*** Opening of PROVIDED ENTRIES ***
[src/common/wdt_pkg.sv]
package wdt_pkg;
   // -------------------------------------------------------------
   // Device bus map
   // -------------------------------------------------------------
   localparam logic [15:0] WRITE_ADDR = 16'hFFAA;
   localparam logic [15:0] READ_CONTROL_ADDR = 16'hFFA8;
   localparam logic [15:0] READ_COUNTER_ADDR = 16'hFFA9;
   localparam logic [7:0] PASSWORD_COUNTER = 8'h5A;
   localparam logic [7:0] PASSWORD_CONTROL = 8'hA5;
   localparam logic [7:0] CONTROL_RESET = 8'h10;
   localparam logic [7:0] COUNTER_RESET = 8'h00;
   localparam logic [7:0] COUNTER_MAX = 8'hFF;
   localparam logic [7:0] READ_DEFAULT = 8'h00;

   // -------------------------------------------------------------
   // Control/status field positions
   // -------------------------------------------------------------
   localparam int FLAG_BIT = 7;
   localparam int MODE_BIT = 6;
   localparam int ENABLE_BIT = 5;
   localparam int FIXED_ONE_BIT = 4;
   localparam int ACTION_BIT = 3;
   localparam int SELECT_MSB = 2;
   localparam int SELECT_LSB = 0;

   // -------------------------------------------------------------
   // Timing
   // -------------------------------------------------------------
   localparam int DIVIDER_WIDTH = 12;
   localparam logic [9:0] CHIP_RESET_CYCLES = 10'd518;
   localparam logic [9:0] CHIP_RESET_LAST = 10'd1;
   localparam logic [9:0] CHIP_RESET_IDLE = 10'd0;

   // -------------------------------------------------------------
   // Controller APB map
   // -------------------------------------------------------------
   localparam logic [7:0] APB_COMMAND = 8'h00;
   localparam logic [7:0] APB_WRITE_DATA = 8'h04;
   localparam logic [7:0] APB_STATUS = 8'h08;
   localparam logic [7:0] APB_SYSTEM_CONTROL = 8'h0C;
   localparam int CMD_WRITE_BIT = 16;
   localparam int CMD_WORD_BIT = 17;
   localparam int ST_BUSY_BIT = 0;
   localparam int ST_DATA_LSB = 8;
   localparam int ST_OVF_BIT = 16;
   localparam int ST_NMI_BIT = 17;
   localparam int ST_RESET_BIT = 18;
   localparam int ST_SOURCE_BIT = 19;
   localparam int SYS_STANDBY_BIT = 0;
   localparam int SYS_SOURCE_CLEAR_BIT = 1;

   // Mask of low divider bits that must all be one for a tick
   function automatic logic [DIVIDER_WIDTH-1:0] divider_mask(input logic [2:0] sel);
      unique case (sel)
         3'h0: divider_mask = 12'h001;
         3'h1: divider_mask = 12'h01F;
         3'h2: divider_mask = 12'h03F;
         3'h3: divider_mask = 12'h07F;
         3'h4: divider_mask = 12'h0FF;
         3'h5: divider_mask = 12'h1FF;
         3'h6: divider_mask = 12'h7FF;
         3'h7: divider_mask = 12'hFFF;
      endcase
   endfunction : divider_mask
endpackage : wdt_pkg

[src/common/wdt_bus_if.sv]
`timescale 1ns/1ps
interface wdt_bus_if;
   logic req;
   logic write;
   logic word;
   logic [15:0] addr;
   logic [15:0] wdata;
   logic ack;
   logic [7:0] rdata;
   logic standby;
   logic source_clear;
   logic ovf_irq;
   logic nmi_req;
   logic chip_reset;
   logic reset_source_indicator;

   modport device (
      input req, write, word, addr, wdata, standby, source_clear,
      output ack, rdata, ovf_irq, nmi_req, chip_reset, reset_source_indicator
   );
   modport host (
      output req, write, word, addr, wdata, standby, source_clear,
      input ack, rdata, ovf_irq, nmi_req, chip_reset, reset_source_indicator
   );
endinterface : wdt_bus_if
*** Close of PROVIDED ENTRIES ***
[WORK REQUEST]
Every line between the one holding "3'h1: divider_mask = 12'h01F;" and the end of the listing above, inclusive, must be transcribed exactly; omit all others.

[RESULT]
         3'h1: divider_mask = 12'h01F;
         3'h2: divider_mask = 12'h03F;
         3'h3: divider_mask = 12'h07F;
         3'h4: divider_mask = 12'h0FF;
         3'h5: divider_mask = 12'h1FF;
         3'h6: divider_mask = 12'h7FF;
         3'h7: divider_mask = 12'hFFF;
      endcase
   endfunction : divider_mask
endpackage : wdt_pkg

[src/common/wdt_bus_if.sv]
`timescale 1ns/1ps
interface wdt_bus_if;
   logic req;
   logic write;
   logic word;
   logic [15:0] addr;
   logic [15:0] wdata;
   logic ack;
   logic [7:0] rdata;
   logic standby;
   logic source_clear;
   logic ovf_irq;
   logic nmi_req;
   logic chip_reset;
   logic reset_source_indicator;

   modport device (
      input req, write, word, addr, wdata, standby, source_clear,
      output ack, rdata, ovf_irq, nmi_req, chip_reset, reset_source_indicator
   );
   modport host (
      output req, write, word, addr, wdata, standby, source_clear,
      input ack, rdata, ovf_irq, nmi_req, chip_reset, reset_source_indicator
   );
endinterface : wdt_bus_if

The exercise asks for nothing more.